As New Yorkers battled the pandemic, former Governor Cuomo demolished the already-fragile drug-user health infrastructure by withholding funds to critical harm reduction organizations, hindering their ability to provide lifesaving services when the need was greatest.
Harm reduction providers on the ground have fought with dwindling resources during COVID as hepatitis C rates have increased, a new HIV cluster emerged in Monroe County and overdose skyrocketed. Cuomo’s fearmongering and refusal to implement evidence-based solutions has been most detrimental to Black and Brown communities throughout the state.
This IOAD follows a year of unprecedented loss for New York’s harm reduction community. 2020’s overdose data illustrate the record escalation in deaths that we all knew was coming under the pandemic—more than 94,000 people lost across the country, more than 5,100 of them in New York State.
“I remember when we were losing someone every three hours to overdose. Then it was five. Then it was three. Now we’re losing someone every hour and 48 minutes,” Marilyn Reyes, a community leader with VOCAL-NY User’s Union and co-director of Peer Network of New York, told Filter. “It’s horrifying.”
Now, newly inaugurated Governor Kathy Hochul has the opportunity to immediately begin addressing the harms perpetuated by Cuomo’s administration, and to usher in a new era of healing for marginalized New Yorkers. We are calling on Hochul to sign the Overdose Prevention Package, and to authorize the state’s long-overdue pilot of safe consumption sites (SCS).
Passed this legislative session, the Overdose Prevention Package comprises three long-overdue bills.
One of them, Senate Bill S1795, would expand access to medications for opioid use disorder (MOUD) within New York prisons and jails. Research clearly shows that any amount of incarceration increases the risk of fatal overdose, and the deadliest period for people with substance use disorder is the period immediately following release. Over the past two decades, fatal overdose inside prisons and jails across the country has increased by over 600 percent. There is no denying that the drug war’s tactics have only fueled harm and death—instead of care and resources.
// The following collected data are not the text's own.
<file path="src/common/sfr_pkg.sv">
// Shared constants and types of the serial flash command decoder
package sfr_pkg;
    // Command opcodes
    localparam logic [7:0] OPC_READ_FAST   = 8'h0B;
    localparam logic [7:0] OPC_READ_SLOW   = 8'h03;
    localparam logic [7:0] OPC_PAGE_READ   = 8'hD2;
    localparam logic [7:0] OPC_BUF_RD_FAST = 8'hD4;
    localparam logic [7:0] OPC_BUF_RD_SLOW = 8'hD1;
    localparam logic [7:0] OPC_BUF_WRITE   = 8'h84;
    localparam logic [7:0] OPC_PROG_ERASE  = 8'h83;

    // Last bit index of each header field
    localparam logic [5:0] OPC_LAST_BIT    = 6'h07;
    localparam logic [5:0] ADDR_LAST_BIT   = 6'h17;
    localparam logic [5:0] DUMMY_LAST_ONE  = 6'h07;
    localparam logic [5:0] DUMMY_LAST_FOUR = 6'h1F;

    // Page and buffer geometry
    localparam int         BUF_BYTES     = 264;
    localparam logic [8:0] LAST_BYTE_264 = 9'h107;
    localparam logic [8:0] LAST_BYTE_256 = 9'h0FF;
    localparam logic [9:0] LAST_PAGE     = 10'h3FF;
    localparam logic [7:0] ERASED_BYTE   = 8'hFF;

    // Values after reset
    localparam logic       PS256_RESET  = 1'h0;
    localparam logic       OE_N_RESET   = 1'h1;
    localparam logic [2:0] SCK_SYNC_RST = 3'h0;
    localparam logic [2:0] CSN_SYNC_RST = 3'h7;

    // Command sequencer, Gray along opcode, address, dummy, data
    typedef enum logic [2:0] {
        ST_OPC   = 3'h0,
        ST_ADDR  = 3'h1,
        ST_DUMMY = 3'h3,
        ST_RDATA = 3'h2,
        ST_WDATA = 3'h6,
        ST_SKIP  = 3'h7
    } sfr_state_t;

    // Self-timed erase and program engine
    typedef enum logic [1:0] {
        ENG_IDLE  = 2'h0,
        ENG_ERASE = 2'h1,
        ENG_COPY  = 2'h3
    } sfr_eng_t;
endpackage

</file>
<file path="src/common/sfr_link_if.sv">
// Sampled serial link events passed from synchroniser to core
`timescale 1ns/10ps
interface sfr_link_if;
    logic sck_rise; // Serial clock rising edge, one cycle
    logic sck_fall; // Serial clock falling edge, one cycle
    logic cs_act;   // Chip select asserted, level
    logic cs_start; // Chip select falling edge, one cycle
    logic cs_end;   // Chip select rising edge, one cycle
    logic si_bit;   // Serial input aligned with the edges

    modport sync (output sck_rise, sck_fall, cs_act, cs_start, cs_end, si_bit);
    modport core (input sck_rise, sck_fall, cs_act, cs_start, cs_end, si_bit);
endinterface

</file>
<file path="src/core/sfr_link_sync.sv">
// Pin synchronisers and edge detection for the serial link
`timescale 1ns/10ps
module sfr_link_sync
    import sfr_pkg::*;
(
    input  wire logic clk,      // System clock
    input  wire logic rst_n,    // Async reset, active low
    input  wire logic sck_pin,  // Serial clock pin
    input  wire logic cs_n_pin, // Chip select pin, active low
    input  wire logic si_pin,   // Serial data pin
    sfr_link_if.sync  lnk       // Sampled events
);
    logic [2:0] sck_q;
    logic [2:0] csn_q;
    logic [1:0] si_q;

    // Two flops per pin, third stage only for edge finding
    always_ff @(posedge clk or negedge rst_n) begin
        if (!rst_n) begin
            sck_q <= SCK_SYNC_RST;
            csn_q <= CSN_SYNC_RST;
            si_q  <= 2'h0;
        end else begin
            sck_q <= {sck_q[1:0], sck_pin};
            csn_q <= {csn_q[1:0], cs_n_pin};
            si_q  <= {si_q[0], si_pin};
        end
    end

    // Clock edges only count while selected
    assign lnk.cs_act   = !csn_q[1];
    assign lnk.cs_start = !csn_q[1] && csn_q[2];
    assign lnk.cs_end   = csn_q[1] && !csn_q[2];
    assign lnk.sck_rise = !csn_q[1] && sck_q[1] && !sck_q[2];
    assign lnk.sck_fall = !csn_q[1] && !sck_q[1] && sck_q[2];
    assign lnk.si_bit   = si_q[1];
endmodule // sfr_link_sync

</file>
<file path="src/core/sfr_buffer.sv">
// Data buffer held in flip-flops, one write and one read port
`timescale 1ns/10ps
module sfr_buffer
    import sfr_pkg::*;
(
    input  wire logic       clk,   // System clock
    input  wire logic       we,    // Write strobe
    input  wire logic [8:0] widx,  // Write index
    input  wire logic [7:0] wdata, // Write byte
    input  wire logic [8:0] ridx,  // Read index
    output logic      [7:0] rdata  // Read byte
);
    logic [7:0] mem_q [BUF_BYTES];

    // Contents are data, not control, so no reset
    always_ff @(posedge clk) begin
        if (we) begin
            mem_q[widx] <= wdata;
        end
    end

    assign rdata = mem_q[ridx];
endmodule // sfr_buffer

</file>
<file path="src/core/sfr_top.sv">
// Serial flash read, buffer and program command decoder
`timescale 1ns/10ps
module sfr_top
    import sfr_pkg::*;
(
    input  wire logic        CLOCK,       // System clock, 10 MHz
    input  wire logic        NRST,        // Async reset, active low
    input  wire logic        SCK,         // Serial clock pin
    input  wire logic        CS_N,        // Chip select pin, active low
    input  wire logic        SI,          // Serial data in pin
    output logic             SO,          // Serial data out
    output logic             SO_OE_N,     // Serial out enable, low drives
    input  wire logic        PAGE_256,    // Page size setting, 1 = 256
    output logic             BUSY,        // Erase and program running
    output logic      [18:0] ARRAY_ADDR,  // Array page and byte
    output logic             ARRAY_RD,    // Array read strobe
    input  wire logic [7:0]  ARRAY_RDATA, // Array byte, cycle after strobe
    output logic             ARRAY_WR,    // Array write strobe
    output logic      [7:0]  ARRAY_WDATA  // Array write byte
);
    sfr_link_if link ();

    sfr_state_t  state_q;
    sfr_eng_t    eng_q;
    logic [5:0]  cnt_q;
    logic [23:0] sh_q;
    logic [23:0] sh_d;
    logic [7:0]  opc_q;
    logic [5:0]  dlast_q;
    logic        src_buf_q;
    logic        pread_q;
    logic [9:0]  page_q;
    logic [8:0]  byte_q;
    logic [2:0]  obit_q;
    logic [7:0]  dat_q;
    logic        fetch_q;
    logic        ld_q;
    logic        so_q;
    logic        oe_n_q;
    logic        arm_q;
    logic        ps_s1_q;
    logic        ps_s2_q;
    logic        ps256_q;
    logic [8:0]  eng_idx_q;
    logic [9:0]  prog_page_q;
    logic [9:0]  a_page;
    logic [8:0]  a_byte;
    logic [8:0]  last_byte;
    logic        rise;
    logic        fall;
    logic        opc_end;
    logic        addr_end;
    logic        enter_rd;
    logic        adv;
    logic        byte_wrap;
    logic        buf_we;
    logic        known_opc;
    logic        cont_rd;
    logic        busy;
    logic [7:0]  buf_rdata;
    logic [8:0]  buf_ridx;

    sfr_link_sync u_sync (
        .clk      (CLOCK),
        .rst_n    (NRST),
        .sck_pin  (SCK),
        .cs_n_pin (CS_N),
        .si_pin   (SI),
        .lnk      (link)
    );

    sfr_buffer u_buf (
        .clk   (CLOCK),
        .we    (buf_we),
        .widx  (byte_q),
        .wdata (sh_d[7:0]),
        .ridx  (buf_ridx),
        .rdata (buf_rdata)
    );

    // Edges only arrive while selected, so stray clocks are harmless
    assign rise = link.sck_rise;
    assign fall = link.sck_fall;
    assign sh_d = {sh_q[22:0], link.si_bit};

    // Address split follows the held page-size setting
    assign last_byte = ps256_q ? LAST_BYTE_256 : LAST_BYTE_264;
    assign a_page = ps256_q ? sh_d[17:8] : sh_d[18:9];
    assign a_byte = ps256_q ? {1'b0, sh_d[7:0]} : sh_d[8:0];

    // Header and stream events
    assign opc_end   = rise && state_q == ST_OPC && cnt_q == OPC_LAST_BIT;
    assign addr_end  = rise && state_q == ST_ADDR && cnt_q == ADDR_LAST_BIT;
    assign enter_rd  = (addr_end && opc_q == OPC_READ_SLOW)
                    || (rise && state_q == ST_DUMMY && cnt_q == dlast_q);
    assign adv       = fall && state_q == ST_RDATA && obit_q == 3'h7;
    assign byte_wrap = byte_q == last_byte;
    assign cont_rd   = !src_buf_q && !pread_q;
    assign busy      = eng_q != ENG_IDLE;

    // Only a completed byte in write state reaches the buffer
    assign buf_we   = rise && state_q == ST_WDATA && cnt_q[2:0] == 3'h7;
    assign buf_ridx = busy ? eng_idx_q : byte_q;

    // Opcodes this decoder answers
    always_comb begin
        case (sh_d[7:0])
            OPC_READ_FAST,
            OPC_READ_SLOW,
            OPC_PAGE_READ,
            OPC_BUF_RD_FAST,
            OPC_BUF_RD_SLOW,
            OPC_BUF_WRITE,
            OPC_PROG_ERASE: known_opc = 1'b1;
            default:        known_opc = 1'b0;
        endcase
    end

    // Page-size setting: synchronised, held steady during commands
    always_ff @(posedge CLOCK or negedge NRST) begin
        if (!NRST) begin
            ps_s1_q <= 1'b0;
            ps_s2_q <= 1'b0;
            ps256_q <= PS256_RESET;
        end else begin
            ps_s1_q <= PAGE_256;
            ps_s2_q <= ps_s1_q;
            if (!link.cs_act && !busy) begin
                ps256_q <= ps_s2_q;
            end
        end
    end

    // Command sequencer
    always_ff @(posedge CLOCK or negedge NRST) begin
        if (!NRST) begin
            state_q <= ST_OPC;
            cnt_q   <= 6'h00;
        end else if (link.cs_start || link.cs_end) begin
            state_q <= ST_OPC;
            cnt_q   <= 6'h00;
        end else if (rise) begin
            cnt_q <= cnt_q + 6'h01;
            case (state_q)
                ST_OPC: begin
                    if (opc_end) begin
                        cnt_q   <= 6'h00;
                        // Commands are ignored while the engine owns the array
                        state_q <= (known_opc && !busy) ? ST_ADDR : ST_SKIP;
                    end
                end
                ST_ADDR: begin
                    if (addr_end) begin
                        cnt_q <= 6'h00;
                        case (opc_q)
                            OPC_READ_SLOW:  state_q <= ST_RDATA;
                            OPC_BUF_WRITE:  state_q <= ST_WDATA;
                            OPC_PROG_ERASE: state_q <= ST_SKIP;
                            default:        state_q <= ST_DUMMY;
                        endcase
                    end
                end
                ST_DUMMY: begin
                    if (cnt_q == dlast_q) begin
                        cnt_q   <= 6'h00;
                        state_q <= ST_RDATA;
                    end
                end
                ST_WDATA: begin
                    if (cnt_q[2:0] == 3'h7) begin
                        cnt_q <= 6'h00;
                    end
                end
                default: begin
                    cnt_q <= cnt_q;
                end
            endcase
        end
    end

    // Shift register for opcode, address and write data
    always_ff @(posedge CLOCK or negedge NRST) begin
        if (!NRST) begin
            sh_q <= 24'h000000;
        end else if (rise) begin
            sh_q <= sh_d;
        end
    end

    // Command attributes latched with the opcode
    always_ff @(posedge CLOCK or negedge NRST) begin
        if (!NRST) begin
            opc_q     <= 8'h00;
            dlast_q   <= DUMMY_LAST_ONE;
            src_buf_q <= 1'b0;
            pread_q   <= 1'b0;
        end else if (opc_end) begin
            opc_q     <= sh_d[7:0];
            // Page read needs four ignored bytes; fast read and both buffer reads need one, slow read none
            dlast_q   <= (sh_d[7:0] == OPC_PAGE_READ) ? DUMMY_LAST_FOUR
                                                      : DUMMY_LAST_ONE;
            src_buf_q <= sh_d[7:0] == OPC_BUF_RD_FAST
                      || sh_d[7:0] == OPC_BUF_RD_SLOW;
            pread_q   <= sh_d[7:0] == OPC_PAGE_READ;
        end
    end

    // Page and byte position, shared by array and buffer commands
    always_ff @(posedge CLOCK or negedge NRST) begin
        if (!NRST) begin
            page_q <= 10'h000;
            byte_q <= 9'h000;
        end else if (addr_end) begin
            page_q <= a_page;
            byte_q <= a_byte;
        end else if (adv || buf_we) begin
            if (byte_wrap) begin
                byte_q <= 9'h000;
                if (adv && cont_rd) begin
                    // Page counter rolls over at the array end by itself
                    page_q <= page_q + 10'h001;
                end
            end else begin
                byte_q <= byte_q + 9'h001;
            end
        end
    end

    // Prefetch: a byte is fetched on the edge that ends the header or shifts out the previous byte's last bit
    always_ff @(posedge CLOCK or negedge NRST) begin
        if (!NRST) begin
            fetch_q <= 1'b0;
            ld_q    <= 1'b0;
        end else begin
            fetch_q <= enter_rd || adv;
            ld_q    <= fetch_q && !src_buf_q;
        end
    end

    // Byte about to be shifted out
    always_ff @(posedge CLOCK or negedge NRST) begin
        if (!NRST) begin
            dat_q <= 8'h00;
        end else if (fetch_q && src_buf_q) begin
            dat_q <= buf_rdata;
        end else if (ld_q) begin
            dat_q <= ARRAY_RDATA;
        end
    end

    // Serial output: new bit on each falling edge, released at deselect
    always_ff @(posedge CLOCK or negedge NRST) begin
        if (!NRST) begin
            so_q   <= 1'b0;
            oe_n_q <= OE_N_RESET;
            obit_q <= 3'h0;
        end else if (link.cs_end || link.cs_start) begin
            oe_n_q <= OE_N_RESET;
            obit_q <= 3'h0;
        end else if (enter_rd) begin
            oe_n_q <= 1'b0;
            obit_q <= 3'h0;
        end else if (fall && state_q == ST_RDATA) begin
            so_q   <= dat_q[3'h7 - obit_q];
            obit_q <= obit_q + 3'h1;
        end
    end

    // Program request armed by a complete 83 header
    always_ff @(posedge CLOCK or negedge NRST) begin
        if (!NRST) begin
            arm_q <= 1'b0;
        end else if (link.cs_start || link.cs_end) begin
            arm_q <= 1'b0;
        end else if (addr_end && opc_q == OPC_PROG_ERASE) begin
            arm_q <= 1'b1;
        end
    end

    // Self-timed engine: erase pass then copy pass, one byte a cycle
    always_ff @(posedge CLOCK or negedge NRST) begin
        if (!NRST) begin
            eng_q       <= ENG_IDLE;
            eng_idx_q   <= 9'h000;
            prog_page_q <= 10'h000;
        end else begin
            case (eng_q)
                ENG_IDLE: begin
                    if (link.cs_end && arm_q) begin
                        eng_q       <= ENG_ERASE;
                        eng_idx_q   <= 9'h000;
                        prog_page_q <= page_q;
                    end
                end
                ENG_ERASE: begin
                    if (eng_idx_q == last_byte) begin
                        eng_q     <= ENG_COPY;
                        eng_idx_q <= 9'h000;
                    end else begin
                        eng_idx_q <= eng_idx_q + 9'h001;
                    end
                end
                ENG_COPY: begin
                    if (eng_idx_q == last_byte) begin
                        eng_q <= ENG_IDLE;
                    end else begin
                        eng_idx_q <= eng_idx_q + 9'h001;
                    end
                end
                default: begin
                    eng_q <= ENG_IDLE;
                end
            endcase
        end
    end

    // Array port belongs to the engine while busy
    assign ARRAY_ADDR  = busy ? {prog_page_q, eng_idx_q} : {page_q, byte_q};
    assign ARRAY_RD    = fetch_q && !src_buf_q;
    assign ARRAY_WR    = busy;
    assign ARRAY_WDATA = (eng_q == ENG_ERASE) ? ERASED_BYTE : buf_rdata;
    assign BUSY        = busy;
    assign SO          = so_q;
    assign SO_OE_N     = oe_n_q;
endmodule // sfr_top

</file>
<file path="config.mk">
export PLATFORM = sky130hd
export DESIGN_NAME = sfr_top
export DESIGN_NICKNAME = d
export VERILOG_FILES = /design/src/common/sfr_pkg.sv /design/src/common/sfr_link_if.sv /design/src/core/sfr_link_sync.sv /design/src/core/sfr_buffer.sv /design/src/core/sfr_top.sv
export SDC_FILE = /design/constraint.sdc
export NUM_CORES = 2
export LEC_CHECK = 0
export ABC_AREA = 1
export BUFFER_PORTS_ARGS = -buffer_cell sky130_fd_sc_hd__clkbuf_2
export CAP_MARGIN = 20
export CORE_MARGIN = 5
export CORE_UTILIZATION = 55
export DETAILED_ROUTE_END_ITERATION = 8
export HOLD_SLACK_MARGIN = 0.12
export PLACE_DENSITY_LB_ADDON = 0.1
export SYNTH_ARGS = -nofsm -noshare
export SYNTH_HDL_FRONTEND = slang
export SYNTH_SLANG_ARGS = --single-unit
</file>
<file path="constraint.sdc">
create_clock -name CLOCK -period 6.26 [get_ports CLOCK]
set_input_delay 0.939 -clock CLOCK [delete_from_list [all_inputs] [get_ports CLOCK]]
set_output_delay 0.939 -clock CLOCK [all_outputs]
set_load 0.02 [all_outputs]
</file>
“No one should be treated like an animal in a cage, like I was. Nothing about that experience was helpful for stabilizing my drug use.”
A second bill, Senate Bill S2523, would decriminalize the sale and possession of syringes for drug use.
“All of my arrests were for syringe possession, and when I was incarcerated I was forced into torturous withdrawal,” Ivette Chavez-Gonzalez, a leader of VOCAL-NY Users Union Buffalo Chapter and a Peer Outreach Worker at a harm reduction agency in Buffalo, told Filter.
“No one should be treated like an animal in a cage, like the way I was. And nothing, absolutely nothing, about that experience was helpful for stabilizing my drug use. I would always go back to using after getting out. If anything, it made it worse.”
A third bill, Senate Bill S649A, would remove the barrier of prior authorization for MOUD patients enrolled in Medicaid—a bill previously vetoed by Cuomo even as he signed a bill removing prior authorization for New Yorkers on private insurance. Hochul’s own nephew died of preventable overdose after being denied access to MOUD as a Medicaid patient.
All three bills now await Hochul’s signature.
Infuriatingly, New Yorkers have also been kept waiting since 2018 for Cuomo to deliver on what was ultimately a false promise to implement the pilot for SCS (sometimes known as Overdose Prevention Centers) that had already been authorized for NYC by Mayor Bill de Blasio and was set to be expanded to Ithaca. In those three years alone, 12,807 New Yorkers died from preventable overdose.
“The numbers would not be this devastating if [Cuomo] had at least kept his word to approve the [SCS] pilots for our communities,” Reyes said.
Hochul could direct the New York State Department of Health commissioner to authorize the five proposed pilot sites today if she chose to.
“Governor Hochul is our final hope.”
“For 10 years, former Governor Cuomo treated us as expendable,” Terrell Jones, a community leader with VOCAL-NY User’s Union and Community Outreach and Advocacy Manager at New York Harm Reduction Educators, told Filter.
“Cuomo’s deadly neglect throughout his entire time in office, and throughout this past year in particular, has resulted in unprecedented trauma for those of us working in harm reduction, and those of us who are also survivors of the War on Drugs.”
Jones said he can’t walk a block in his South Bronx neighborhood without seeing a memorial to someone lost to overdose. The crisis has never felt more urgent than it does now.
“We cannot continue to wait and be fed false promises,” Jones said. “Myself and my community have already survived a lifetime of trauma due to racist drug war policies. There’s only so much we can take. Governor Hochul is our final hope.”